Cuando vi esas croquetas supe que me iban a encantar y que tenía que probarlas, pero como muchas otras recetas tuvieron que dormir entre las que tengo pendientes hasta que hoy les llegó el momento. Son de Cristina, de Kanela y Limón y no me han defraudado nada. Son deliciosas con ese contraste del queso camembert y la mermelada. Yo utilicé de arándanos.
Ingredientes:
- 250 gramos de camembert sin corteza
- media cebolla
- 50 gramos de mantequilla
- 60 gramos de harina
- 350 ml de leche
- 2 yemas de huevo
- nuez moscada
- sal
para el rebozado
- pimienta negra
- pan rallado
- huevo
- harina
para acompañar
- mermelada de arándanos
Cortamos la cebolla y la pochamos en la mantequilla. Cuando esté rehogamos la harina durante unos minutos.

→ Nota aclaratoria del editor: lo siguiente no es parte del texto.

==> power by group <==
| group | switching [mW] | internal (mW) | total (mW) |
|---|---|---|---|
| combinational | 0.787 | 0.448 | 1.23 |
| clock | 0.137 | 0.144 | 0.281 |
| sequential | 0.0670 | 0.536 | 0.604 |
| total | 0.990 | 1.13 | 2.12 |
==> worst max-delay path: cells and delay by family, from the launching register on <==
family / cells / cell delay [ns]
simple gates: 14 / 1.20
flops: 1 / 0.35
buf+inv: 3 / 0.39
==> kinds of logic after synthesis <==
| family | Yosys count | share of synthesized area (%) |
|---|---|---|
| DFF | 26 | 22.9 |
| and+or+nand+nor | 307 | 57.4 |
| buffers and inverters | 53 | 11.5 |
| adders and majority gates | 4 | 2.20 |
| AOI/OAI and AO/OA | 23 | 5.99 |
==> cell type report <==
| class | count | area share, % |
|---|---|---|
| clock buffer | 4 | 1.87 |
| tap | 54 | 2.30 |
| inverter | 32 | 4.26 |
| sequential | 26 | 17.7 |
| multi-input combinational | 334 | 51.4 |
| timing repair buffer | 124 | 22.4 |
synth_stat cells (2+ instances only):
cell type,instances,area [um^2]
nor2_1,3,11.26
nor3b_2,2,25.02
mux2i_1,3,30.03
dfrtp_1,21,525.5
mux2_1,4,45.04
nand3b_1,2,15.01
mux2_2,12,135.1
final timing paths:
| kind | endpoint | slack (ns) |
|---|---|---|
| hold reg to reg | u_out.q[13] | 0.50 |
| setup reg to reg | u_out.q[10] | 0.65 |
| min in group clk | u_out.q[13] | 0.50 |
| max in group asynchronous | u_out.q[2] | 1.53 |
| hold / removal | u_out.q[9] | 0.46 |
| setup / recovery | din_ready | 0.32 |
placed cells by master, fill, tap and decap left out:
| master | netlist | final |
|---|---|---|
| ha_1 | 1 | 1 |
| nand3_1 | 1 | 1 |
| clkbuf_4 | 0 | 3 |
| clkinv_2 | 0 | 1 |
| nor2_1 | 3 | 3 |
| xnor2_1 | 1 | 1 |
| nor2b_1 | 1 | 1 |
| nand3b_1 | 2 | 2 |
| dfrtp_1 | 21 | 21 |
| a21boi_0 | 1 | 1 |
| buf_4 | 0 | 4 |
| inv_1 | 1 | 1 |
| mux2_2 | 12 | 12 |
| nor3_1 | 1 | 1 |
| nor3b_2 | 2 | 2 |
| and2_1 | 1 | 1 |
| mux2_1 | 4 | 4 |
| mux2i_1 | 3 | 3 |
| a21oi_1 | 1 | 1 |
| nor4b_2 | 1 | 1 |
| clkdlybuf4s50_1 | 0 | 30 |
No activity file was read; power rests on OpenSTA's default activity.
File: src/rtl/sev_seg_pkg.sv
// Shared constants for the seven-segment display counter.
// Digit format, dp polarity and counting modes.
package sev_seg_pkg;

  localparam int DIGIT_W = 5;
  localparam logic DP_OFF = 1'b1;
  localparam int MODE_HEX = 0;
  localparam int MODE_BCD = 1;
  localparam logic [3:0] BCD_MAX = 4'd9;

endpackage

File: src/rtl/sev_seg_tick.sv
// Prescaler producing a one-cycle tick every DIV enabled cycles.
// Holds its phase while en is low; clr restarts the period.
module sev_seg_tick #(
  parameter int DIV = 4
) (
  input  logic clk_50MHz,
  input  logic rst_n,
  input  logic en,
  input  logic clr,
  output logic tick
);

  localparam int W = (DIV > 1) ? $clog2(DIV) : 1;
  localparam logic [W-1:0] LAST = W'(DIV - 1);

  logic [W-1:0] cnt;
  logic at_last;

  assign at_last = (cnt == LAST);
  assign tick = en && at_last;

  // Period counter: clear wins, otherwise advance while enabled.
  always_ff @(posedge clk_50MHz or negedge rst_n) begin
    if (!rst_n) begin
      cnt <= '0;
    end else if (clr) begin
      cnt <= '0;
    end else if (en) begin
      cnt <= at_last ? '0 : cnt + W'(1);
    end
  end

endmodule

File: src/rtl/sev_seg_counter.sv
// Hex/BCD up/down display counter feeding sev_segdriver.
// Single clock; count and scan timing come from tick enables.
module sev_seg_counter
  import sev_seg_pkg::*;
#(
  parameter int DIGITS    = 4,
  parameter int BCD       = 0,
  parameter int COUNT_DIV = 2097152,
  parameter int SCAN_DIV  = 131072
) (
  input  logic                    clk_50MHz,
  input  logic                    rst_n,
  input  logic                    run,
  input  logic                    up,
  input  logic                    load,
  input  logic [4*DIGITS-1:0]     load_value,
  input  logic [DIGITS-1:0]       dp_en,
  output logic [DIGIT_W*DIGITS-1:0] digits_out,
  output logic                    scan_tick,
  output logic                    count_tick,
  output logic                    wrap
);

  localparam logic [3:0] DMAX =
    (BCD == MODE_BCD) ? BCD_MAX : 4'hF;

  logic [4*DIGITS-1:0]       value;
  logic [4*DIGITS-1:0]       step_v;
  logic [4*DIGITS-1:0]       load_v;
  logic [4*DIGITS-1:0]       nxt_v;
  logic [DIGIT_W*DIGITS-1:0] dig_nx;
  logic [DIGITS:0]           carry;
  logic                      wrap_nx;

  sev_seg_tick #(.DIV(SCAN_DIV)) u_scan (
    .clk_50MHz (clk_50MHz),
    .rst_n     (rst_n),
    .en        (1'b1),
    .clr       (1'b0),
    .tick      (scan_tick)
  );

  sev_seg_tick #(.DIV(COUNT_DIV)) u_count (
    .clk_50MHz (clk_50MHz),
    .rst_n     (rst_n),
    .en        (run),
    .clr       (load),
    .tick      (count_tick)
  );

  assign carry[0] = 1'b1;

  for (genvar i = 0; i < DIGITS; i++) begin : g_dig
    logic [3:0] d;
    logic [3:0] ld;
    logic       lim;

    assign d   = value[4*i +: 4];
    assign ld  = load_value[4*i +: 4];
    assign lim = up ? (d == DMAX) : (d == 4'd0);

    assign step_v[4*i +: 4] =
      !carry[i] ? d :
      lim       ? (up ? 4'd0 : DMAX) :
      up        ? d + 4'd1 : d - 4'd1;

    assign carry[i+1] = carry[i] & lim;

    assign load_v[4*i +: 4] =
      (BCD == MODE_BCD && ld > BCD_MAX) ? 4'd0 : ld;

    assign dig_nx[DIGIT_W*i +: DIGIT_W] =
      {~dp_en[i], nxt_v[4*i +: 4]};
  end

  // Next value: load beats a count step, otherwise hold.
  always_comb begin
    nxt_v = value;
    wrap_nx = 1'b0;
    if (load) begin
      nxt_v = load_v;
    end else if (count_tick) begin
      nxt_v = step_v;
      wrap_nx = carry[DIGITS];
    end
  end

  // Value, driver bus and wrap pulse update together.
  always_ff @(posedge clk_50MHz or negedge rst_n) begin
    if (!rst_n) begin
      value      <= '0;
      digits_out <= {DIGITS{{DP_OFF, 4'h0}}};
      wrap       <= 1'b0;
    end else begin
      value      <= nxt_v;
      digits_out <= dig_nx;
      wrap       <= wrap_nx;
    end
  end

endmodule

File: config.mk
export PLATFORM = sky130hd
export DESIGN_NAME = sev_seg_counter
export DESIGN_NICKNAME = d
export VERILOG_FILES = /design/src/rtl/sev_seg_pkg.sv /design/src/rtl/sev_seg_tick.sv /design/src/rtl/sev_seg_counter.sv
export SDC_FILE = /design/constraint.sdc
export NUM_CORES = 1
export LEC_CHECK = 0
export CORE_MARGIN = 2
export CORE_UTILIZATION = 35
export DETAILED_ROUTE_END_ITERATION = 8
export DONT_BUFFER_PORTS = 1
export GPL_TIMING_DRIVEN = 0
export HOLD_SLACK_MARGIN = 0.12
export PLACE_DENSITY_LB_ADDON = 0.12
export SLEW_MARGIN = 20
export SYNTH_ARGS = -nofsm -noshare
export SYNTH_HDL_FRONTEND = slang
export SYNTH_SLANG_ARGS = --single-unit
File: constraint.sdc
create_clock -name clk_50MHz -period 4.8 [get_ports clk_50MHz]
set_input_delay 0.96 -clock clk_50MHz [delete_from_list [all_inputs] [get_ports clk_50MHz]]
set_output_delay 0.96 -clock clk_50MHz [all_outputs]
set_load 0.05 [all_outputs]
# Word level (Yosys, flattened, before mapping)
# Index checks and enable logic that the tools add are counted.
[word_totals]
reg_bits = 75
word_cells = 58
input_bits = 25
out_inout_bits = 23
[op_classes]
reduce_logical = 6
bitwise_logic = 7
add_sub_neg = 10
n_eq_ne = 6
n_mux = 24
[ops]
columns = ["op", "count"]
rows = [
  ["21-bit 2-to-1 mux", 3],
  ["4-bit 2-to-1 mux", 12],
  ["16-bit 2-to-1 mux", 2],
  ["21-bit by 1-bit adder with 21-bit output (second input constant)", 1],
  ["21-bit == test (second input constant)", 1],
  ["17-bit by 1-bit adder with 17-bit output (second input constant)", 1],
  ["17-bit == test (second input constant)", 1],
  ["17-bit 2-to-1 mux", 1],
  ["4-bit by 1-bit adder with 4-bit output (second input constant)", 4],
  ["4-bit == test (second input constant)", 4],
  ["4-bit logical NOT", 4],
  ["4-bit by 1-bit subtractor with 4-bit output (second input constant)", 4],
  ["1-bit 2-to-1 mux", 6],
  ["1-bit inverter", 4],
  ["1-bit AND", 3],
  ["2-bit nonzero test", 1],
  ["1-bit logical AND", 1],
]

# Depth between registers and ports, before layout
# Gate-level depths: netlist of the first run.
[depth]
ltp_word = 7
mapped_depth = 8
depth_no_buf = 7

# By module
# Synthesis of the first run repeated with hierarchy kept, for this count alone.
[unflattened]
hier_cells = 403
hier_area_um2 = 3756.1
[by_module_without_submodules]
columns = ["mod", "area_each_um2", "cells_each", "n_inst", "seq_area_each_um2"]
rows = [
  ["sev_seg_counter", 1602.8, 172, 1, 530.5],
  ["sev_seg_tick at u_count", 1159.9, 123, 1, 525.5],
  ["sev_seg_tick at u_scan", 993.5, 108, 1, 425.4],
]

# Worst setup path after synthesis of the first run
# No wires, ideal clock.
[synth_timing]
kind = "input to output"
start = "input run"
end = "output count_tick"
slack_ns = 1.713
n_path_buf = 2
t_required_ns = 3.840
path_stages = 6
arrival_time_ns = 2.127
cell_sequence = "buf_2 nand2_1 nor3_1 nand2_1 buf_2 inv_1"
[synth_between]
elab_chain_cells = 1
[synth_lines]
columns = ["item", "line_no", "rtl"]
rows = [
  ["from (decl)", "sev_seg_counter.sv:13", "input logic run,"],
  ["1-bit logical AND", "sev_seg_tick.sv:20", "assign tick = en && at_last;"],
  ["to (decl)", "sev_seg_counter.sv:20", "output logic count_tick,"],
]
# No other way between the ends.

# Worst setup path in the final report of the first run
# Same ends and word-level chain as after synthesis.

==> impl_metrics.toml, run 1 <==
[critical_path]
crit_required_ns = 3.84
critPathLaunchType = "input pin"
arrival_ns = 2.44
worstRegToRegCells = 8
regToRegStartpoint = "u_scan.cnt[0]"
cpLargestDelayFamily = "buffers and inverters"
rr_endpoint = "u_scan.cnt[11]"
path_max_fanout = 10
end_kind = "output pin"
path_cells = "buf_2 -> nand2_1 -> nor3_1 -> nand2_1 -> buf_2 -> inv_1"
cp.buffers_inverters = 3
worstSetupPathType = "in -> out"
rrSetupSlack_ns = 2.29
cp_slowest_cell = "nor3_1"
critPathMaxStageDelay_ns = 0.49

[synthesis]
synth.avg_cell_area_sq_um = 9.13
yosysSeqAreaShare = 0.425
synth_top_area_frac = 0.395
synthTopCellsByArea = "dfrtp_1 (39%), nor2_1 (5.8%), xnor2_1 (5.5%)"
syn_area_sq_um = 3490
syn-num-nets = 422
synth_seq_cells = 59
yosysTopAreaCell = "dfrtp_1"
ys_types = 48
syn_inst = 382
yosysWarnings = 0

[die]
die_h_um = 104
initial_core_util = 0.359
die_x_um = 104
core_region_area_sq_um = 9730
die-area_sq_um = 10800
pin_count = 48
row_count = 36

[grt]
grt_pass1_wl_mm = 14.3
antenna_found_initial = 0
grt_pass1_vias = 2786
grt_remaining_overflow = 0
grt_max_degree = 60
grt.total_usage = 0.165

[pwr]
ir_worst_vdd_uv = 111
static-leakage-power_nw = 1.59
power_density_nw_per_um2 = 315

[placed_design]
place.gp.congestion = 0.828
dpl.hpwl_mm = 5.93
io_buffers = 0

[run_status]
outcome = "finished clean"

[worst_hold_path]
hold_class = "in -> async"

[detailed_routing]
via_per_inst = 5.18
drc = 0
firstDrtPassIters = 5
drt_iter0_drc = 133
vias = 2751
drtAntennaViolNets = 0
wl_mm = 8.42
routedWlPerCell_um = 15.8

[clock_network]
cts_setup_buffers = 0
cts_buffers = 9
cts.repair.resized = 0
root_buffer = "clkbuf_8"
cts_tree = "built"
cts_hold_buf = 0
clk_path_buf_depth = 2
cts.sinks = 59
htree_levels = 3
clk_latency_ns = 0.36
cts.clk_slew.worst_paths_ns = 0.09

[timing]
relSlewSlack = 0.520
finalCritPeriodShare = 0.708
tns_ns = 0
grt_setup_unrepaired = "no"
fmaxAchievable_ghz = 0.294
setup_viol = 0
finalCriticalPeriod_ns = 3.40
hold_viol_final = 0
final.setup_skew_ns = 0.0139
whs_ns = 0.285
tightest_slew_ns = 0.720
final_max_slew_viol_count = 0

[finish]
final_cell_mix = "dfrtp_1 (55), nor2_1 (54), nand2_1 (34)"
n_antenna_cell = 0
syn2layout_area_growth_pct = 10.5
layout_commonest_cell = "dfrtp_1"
layout-drive-gt1-share = 0.0930
final_nets = 433
nFillCells = 1041

[flow_run]
max_cap_violations = 0
-- synth_stat cells (all sizes together) --
library cell and count:
inv 21, or3 3, nand2 34, a21oi 16
clkinv 1, o21ba 1, buf 7, a21o 3
nor2b 2, or3b 1, nand3 23, mux2 1
or4 4, a31oi 6, and2 4, dfrtp 55
a21boi 1, o31ai 2, xnor2 22, mux2i 8
a211oi 1, nor4 6, nand4 16, and4 2
nor3 8, o2111ai 1, o211ai 4, clkbuf 5
dfstp 4, and3 8, fa 4, ha 11
nand2b 6, nor2 55, a311oi 1, xor2 17
a22o 1, o2bb2ai 1, o21ai 15, o32ai 1
-- cell families after synthesis --
family          share of synthesized area
compound gates                     0.0983
xor+xnor                           0.0979
flops                               0.425
buf+inv                            0.0427
fa+ha+maj                          0.0624
mux                                0.0334
simple gates                        0.241
-- layer usage --
metal	GRT usage	up-vias	share of wire
met3	0.0441	11	0.044
met2	0.255	54	0.46
li1	-	1349	-
met5	0	-	0
met4	0.0521	0	0.015
met1	0.227	1337	0.49
-- where the power goes --
part	switching [mW]	total, mW	internal (mW)	leakage, nW
sequential	0.0816	0.596	0.514	0.763
combinational	0.0746	0.137	0.0619	0.730
clock	0.240	0.483	0.243	0.0962
-- worst max path at each step --
stage / slack (ns) / endpoint / startpoint / cells past startpoint
after detailed placement: 1.40 / count_tick / run / 6
final: 1.40 / count_tick / run / 6
after global routing: 1.25 / count_tick / run / 6
after floorplan: 1.71 / count_tick / run / 6
after global placement: 1.41 / count_tick / run / 6
after CTS: 1.40 / count_tick / run / 6
-- metrics by stage --
step	utilization	area (sq um)	std cells	worst slack [ns]	power, mW
after global routing	0.396	3850	531	1.25	1.27
after CTS	0.396	3850	531	1.40	1.23
final	0.396	3850	531	1.40	1.22
after global placement	0.376	3650	515	1.41	0.738
after floorplan	-	3490	382	1.71	0.709
after detailed placement	0.376	3650	515	1.40	0.743
-- layout make-up --
class                   count  area, sq um  area share
inverters                  22         82.6      0.0214
flip-flops and latches     59         1480       0.384
well taps                 133          166      0.0432
plain buffers              12         66.3      0.0172
clock inverters             7         76.3      0.0198
multi-input cells         289         1860       0.482
clock buffers               9          124      0.0321
-- state kept, by name, indices dropped and copies added (netlist names) --
name and count:
digits_out 20, u_count.cnt 21, u_scan.cnt 17, wrap 1
Power figures use the tool's default switching activity.
==> inputs of run 2 (changes only) <==
==> constraint.sdc (replaced) <==
create_clock -name clk_50MHz -period 3.46 [get_ports clk_50MHz]
set_input_delay 0.692 -clock clk_50MHz [delete_from_list [all_inputs] [get_ports clk_50MHz]]
set_output_delay 0.692 -clock clk_50MHz [all_outputs]
set_load 0.05 [all_outputs]
==> impl_metrics.toml, run 2 (synthesis results as in run 1) <==
[timing]
whs_ns = 0.178
hold_viol_final = 0
tns_ns = 0
final.setup_skew_ns = 0.0139
tightest_slew_ns = 0.720
fmaxAchievable_ghz = 0.329
setup_viol = 0
relSlewSlack = 0.520
finalCriticalPeriod_ns = 3.04
grt_setup_unrepaired = "no"
finalCritPeriodShare = 0.880
final_max_slew_viol_count = 0
finalWorstSetupSlack_ns = 0.416

[clock_network]
cts_buffers = 9
htree_levels = 3
root_buffer = "clkbuf_8"
cts_setup_buffers = 0
cts.repair.resized = 0
clk_latency_ns = 0.35
cts_hold_buf = 1
cts.clk_slew.worst_paths_ns = 0.08
cts_tree = "built"
clk_path_buf_depth = 2
cts.sinks = 59

[die]
row_count = 36
die-area_sq_um = 10800
core_region_area_sq_um = 9730
initial_core_util = 0.359
die_h_um = 104
pin_count = 48
die_x_um = 104

[finish]
top_register = "u_count.cnt"
largest_register_ffs = 21
multiInputGateArea_sq_um = 1860
reg_top3 = "u_count.cnt: 21 flops, digits_out: 20 flops, u_scan.cnt: 17 flops"
final_nets = 434
n_antenna_cell = 0
regArea_sq_um = 1480
layout_commonest_cell = "dfrtp_1"
syn2layout_area_growth_pct = 11.3
nFillCells = 1038
final_cell_mix = "dfrtp_1 (55), nor2_1 (54), nand2_1 (34)"
final_util = 0.399
layout-drive-gt1-share = 0.0952

[worst_hold_path]
hold_class = "in -> async"

[pwr]
ir_worst_vdd_uv = 154
power_density_nw_per_um2 = 439
static-leakage-power_nw = 1.60

[placed_design]
dpl.hpwl_mm = 5.93
io_buffers = 0
place.gp.congestion = 0.828
pre_cts_ws_ns = 0.600

[detailed_routing]
vias = 2759
wirelength_met1_mm = 4.12
highest_layer = "met4"
via_per_inst = 5.19
drc = 0
firstDrtPassIters = 5
drt_iter0_drc = 123
routedWlPerCell_um = 15.9
dr_wl_met2_mm = 3.91
drtAntennaViolNets = 0
wl_mm = 8.48
dr_wl_met3_um = 316

[grt]
antenna_found_initial = 0
grt_pass1_wl_mm = 14.4
grt_pass1_vias = 2798
grt_remaining_overflow = 0
grt_max_degree = 56
grt.total_usage = 0.167

[critical_path]
crit_required_ns = 2.77
cp_slowest_cell = "nor3_1"
end_kind = "output pin"
critPathMaxStageDelay_ns = 0.59
path_max_fanout = 10
worstSetupPathType = "reg -> out"
path_cells = "nand4_1 -> nor3_1 -> nand2_1 -> buf_2 -> inv_1"
arrival_ns = 2.35
critPathLaunchType = "flop"

[flow_run]
max_cap_violations = 0

[run_status]
outcome = "finished clean"
## run 2: cell count changes in the layout (fill, tap and decap cells not counted), sizes merged
cell  change
buf       +1
## run 2: routing by layer
| layer | up-vias | global-route usage |
|---|---|---|
| met3 | 12 | 0.0434 |
| met4 | 0 | 0.0521 |
| li1 | 1350 | - |
| met5 | - | 0 |
| met2 | 51 | 0.262 |
| met1 | 1346 | 0.225 |
## run 2: path summary, 6_finish.rpt
path                                 start              to  slack, ns  cells after the start
max                        u_count.cnt[14]      count_tick       0.42                      5
min                                  rst_n  digits_out[19]       0.18                      0
max reg2reg                  u_scan.cnt[0]  u_scan.cnt[11]       0.95                      8
min reg2reg                  u_scan.cnt[0]   u_scan.cnt[0]       0.47                      1
max in group asynchronous            rst_n  u_count.cnt[8]       3.00                      1
min in group clk_50MHz            dp_en[0]   digits_out[4]       0.36                      1
## run 2: layout make-up
class	instances	area share
buffer	12	0.0171
tap	133	0.0429
inverter	22	0.0213
clock inverter	7	0.0197
multi-input combinational	289	0.479
timing repair buffer	1	0.00709
sequential	59	0.382
clock buffer	9	0.0319
## run 2: where the power goes
part | leakage (nW) | switching (mW) | total (mW) | internal (mW)
sequential | 0.763 | 0.113 | 0.827 | 0.713
combinational | 0.743 | 0.116 | 0.205 | 0.0892
clock | 0.0962 | 0.333 | 0.671 | 0.338
total | 1.60 | 0.562 | 1.70 | 1.14
## run 2: metrics by stage
step | area (sq um) | std cells | total power [mW]
after floorplan | 3490 | 382 | 0.984
after global placement | 3650 | 515 | 1.02
after detailed placement | 3650 | 515 | 1.03
after CTS | 3880 | 532 | 1.72
after global routing | 3880 | 532 | 1.79
final | 3880 | 532 | 1.70
## run 2: critical path, delay by kind of cell (launching register included)
| family | cells | cell delay, ns |
|---|---|---|
| buffers and inverters | 2 | 0.59 |
| AND/OR/NAND/NOR | 3 | 0.99 |
| flip-flops | 1 | 0.42 |
==> RTL edit 1 (config.mk and constraints of run 2) <==
Register the output `digits_out` once more; this adds one clock of latency there. The other outputs are not delayed to match.
--- a/src/rtl/sev_seg_counter.sv
+++ b/src/rtl/sev_seg_counter.sv
@@ -23,6 +23,8 @@
 
   localparam logic [3:0] DMAX =
     (BCD == MODE_BCD) ? BCD_MAX : 4'hF;
+
+  logic [DIGIT_W*DIGITS-1:0] digits_s0;
 
   logic [4*DIGITS-1:0]       value;
   logic [4*DIGITS-1:0]       step_v;
@@ -89,14 +91,18 @@
   always_ff @(posedge clk_50MHz or negedge rst_n) begin
     if (!rst_n) begin
       value      <= '0;
-      digits_out <= {DIGITS{{DP_OFF, 4'h0}}};
+      digits_s0 <= {DIGITS{{DP_OFF, 4'h0}}};
       wrap       <= 1'b0;
     end else begin
       value      <= nxt_v;
-      digits_out <= dig_nx;
+      digits_s0 <= dig_nx;
       wrap       <= wrap_nx;
     end
   end
 
+  always_ff @(posedge clk_50MHz) begin
+    digits_out <= digits_s0;
+  end
+
 endmodule
 
Behaviour: not the same (Yosys sat finds a counterexample within 4 cycles, from zero or initial values and one cycle with rst_n low).
==> RTL edit 1 against run 2 <==
- count of clock-buffer cells in the layout up 1
- power up 23%
- cell area up 12%
- hold slack worse by 0.016 ns
- worst setup slack worse by 0.079 ns
- synthesized area up 12%
- wire length up 3.8%
- final cell count up 4.9%
- critical path depth unchanged
- sequential share of layout area up 5.1 points
- sequential cell count up 20
- fmax down 2.5%
- largest power group unchanged
==> RTL edit 1: results (changes against run 2) <==
| Metric | Value |
|---|---|
| Status | finished clean |
| Setup bufs post-CTS | 0 (unchanged) |
| M2 GR Usage | 0.2381 (-0.02412) |
| Slew headroom | 0.3952 (-0.1245) |
| Synth cell count leaders | 55 x dfrtp_1, 45 x nor2_1, 30 x nand2_1 |
| Synth top area share | 0.3529 (-0.04164) |
| Syn Area/Cell | 9.750 um2 (+6.8%) |
| First-pass GRT wire length | 14610 um (+1.4%) |
| # diodes | 0 (unchanged) |
| GRT met3 Usage | 0.04327 (-0.0001515) |
| Crit path arrival time | 2.43 ns (+0.08 ns) |
| Final hold slack | 0.1621 ns (-0.01590 ns) |
| Via density | 5.242 (+1.1%) |
| Static leakage | 1.792 nW (+12%) |
| Synth unique cells | 52 (+8.3%) |
| DPL Wire Length | 6016 um (+1.5%) |
| Worst-skew pair later-pin latency | 0.37 ns (+0.02 ns) |
| Register-to-register path setup slack | 0.81 ns (-0.14 ns) |
| Layout net count | 453 (+4.4%) |
| Clock skew | 0.009762 ns (-0.004108 ns) |
| Routability congestion estimate | 0.7904 (-4.6%) |
| FILL cells | 1096 (+5.6%) |
| Worst-path maximum fanout | 6 (-4) |
| PortBufs | 0 (unchanged) |
| Top Registers | u_count.cnt: 21 flops, digits_out: 20 flops, digits_s0: 20 flops |
| Non-Filler Instances | 558 (+4.9%) |
| Fin crit share | 0.9026 (+0.02282) |
| Rows | 38 (+5.6%) |
| Maximum VDD drop | 0.0002439 V (+58%) |
| Tot GR Track Use | 0.1621 (-0.004630) |
| Placed Instance Area | 0.004075 mm2 (+12%) |
| Layout cells sized above 1 | 0.06699 (-0.02825) |
| Register area share after synthesis | 0.4825 (+0.05784) |
| Area contributors post-synth | dfrtp_1 35%, dfxtp_1 10%, xnor2_1 4.9% |
| GR Layer Usage met1 | 0.2177 (-0.007753) |
| Post-Syn Nets | 440 (+4.3%) |
| Asr flop ratio synth | 0.7468 (-0.2532) |
| Avg WL per Cell | 15.77 um (-1.0%) |
| DR pass1 iterations | 4 (-1) |
[RTL edit 1: changes by cell type after synthesis, moves of 4 or more]
| cell | before | now |
|---|---|---|
| clkbuf_1 | 5 | 10 |
| o31a_1 | 0 | 4 |
| nand2_1 | 34 | 30 |
| dfxtp_1 | 0 | 20 |
| nand3_1 | 23 | 15 |
| nor4_1 | 6 | 13 |
| or3_1 | 3 | 8 |
| buf_2 | 5 | 1 |
| inv_1 | 21 | 25 |
| nor2_1 | 54 | 45 |
[RTL edit 1: power by group through the flow]
| stage | registers [mW] | clock network, mW | logic [mW] |
|---|---|---|---|
| 6_report | 1.07 | 0.825 | 0.189 |
| 4_1_cts | 1.07 | 0.857 | 0.190 |
| 5_1_grt | 1.08 | 0.896 | 0.221 |
| 2_1_floorplan | 1.08 | 0 | 0.141 |
| 3_5_place_dp | 1.09 | 0 | 0.171 |
| 3_3_place_gp | 1.09 | 0 | 0.168 |
[RTL edit 1: area by class of cell]
| type | instances | area [um2] | share of cell area |
|---|---|---|---|
| plain buffers | 12 | 47.55 | 0.01092 |
| clock buffers | 10 | 127.6 | 0.02931 |
| clock inverters | 6 | 108.9 | 0.02500 |
| inverters | 25 | 93.84 | 0.02155 |
| multi-input cells | 284 | 1882 | 0.4322 |
| flip-flops and latches | 79 | 1882 | 0.4322 |
| well taps | 140 | 175.2 | 0.04023 |
| repair buffers | 2 | 37.54 | 0.008621 |
[RTL edit 1: timing repair]
| action | 4_1_cts | 5_1_grt |
|---|---|---|
| resized for setup | 0 | 1 |
| setup endpoints to repair | 0 | 1 |
| endpoints found under the hold margin | 55 | 1 |
| hold buffers | 1 | 1 |
[RTL edit 1: path summary, 6_finish.rpt]
check / start / to / cells past startpoint
setup / recovery: u_count.cnt[0] / count_tick / 5
hold / removal: rst_n / digits_s0[9] / 0
setup reg to reg: u_scan.cnt[0] / u_scan.cnt[8] / 7
hold reg to reg: digits_s0[9] / digits_out[9] / 0
max in group asynchronous: rst_n / digits_s0[19] / 1
min in group clk_50MHz: dp_en[3] / digits_s0[19] / 1
[RTL edit 1: cell families (layout without fill, tap and decap cells)]
kind of cell,count (synthesis),count (layout),share of synthesized area
flops,79,79,0.4825
fa+ha+maj,15,15,0.05582
buf+inv,37,55,0.03625
xor+xnor,38,38,0.08534
compound gates,62,62,0.1065
mux,5,5,0.01315
simple gates,164,164,0.2204
[RTL edit 1: metal layers]
metal / up-vias / part of all wire
li1: 1438 / -
met1: 1413 / 0.48
met2: 55 / 0.45
met3: 19 / 0.048
met4: 0 / 0.028
met5: - / 0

A continuación agregamos la leche caliente y agitamos bien con unas varillas para que no se nos hagan grumos.
Añadimos el queso camembert y revolvemos bien para que se funda durante unos minutos.Agregamos las yemas de una en una removiendo constantemente. Ponemos sal, pimienta negra molida y nuez moscada y mezclamos hasta que sea homogéneo.
Volcamos en un recipiente y lo dejamos enfriar. Para que no se pegue untamos de mantequilla el recipiente.
Formamos las croquetas y para que queden más crujientes las pasamos por el rebozado (harina, huevo, pan rallado, en ese orden dos veces).
Se fríen en abundante aceite y se sirven doraditas y crujientes acompañadas de mermelada de arándanos.
Han resultado toda una delicia. Las tendré que volver a repetir.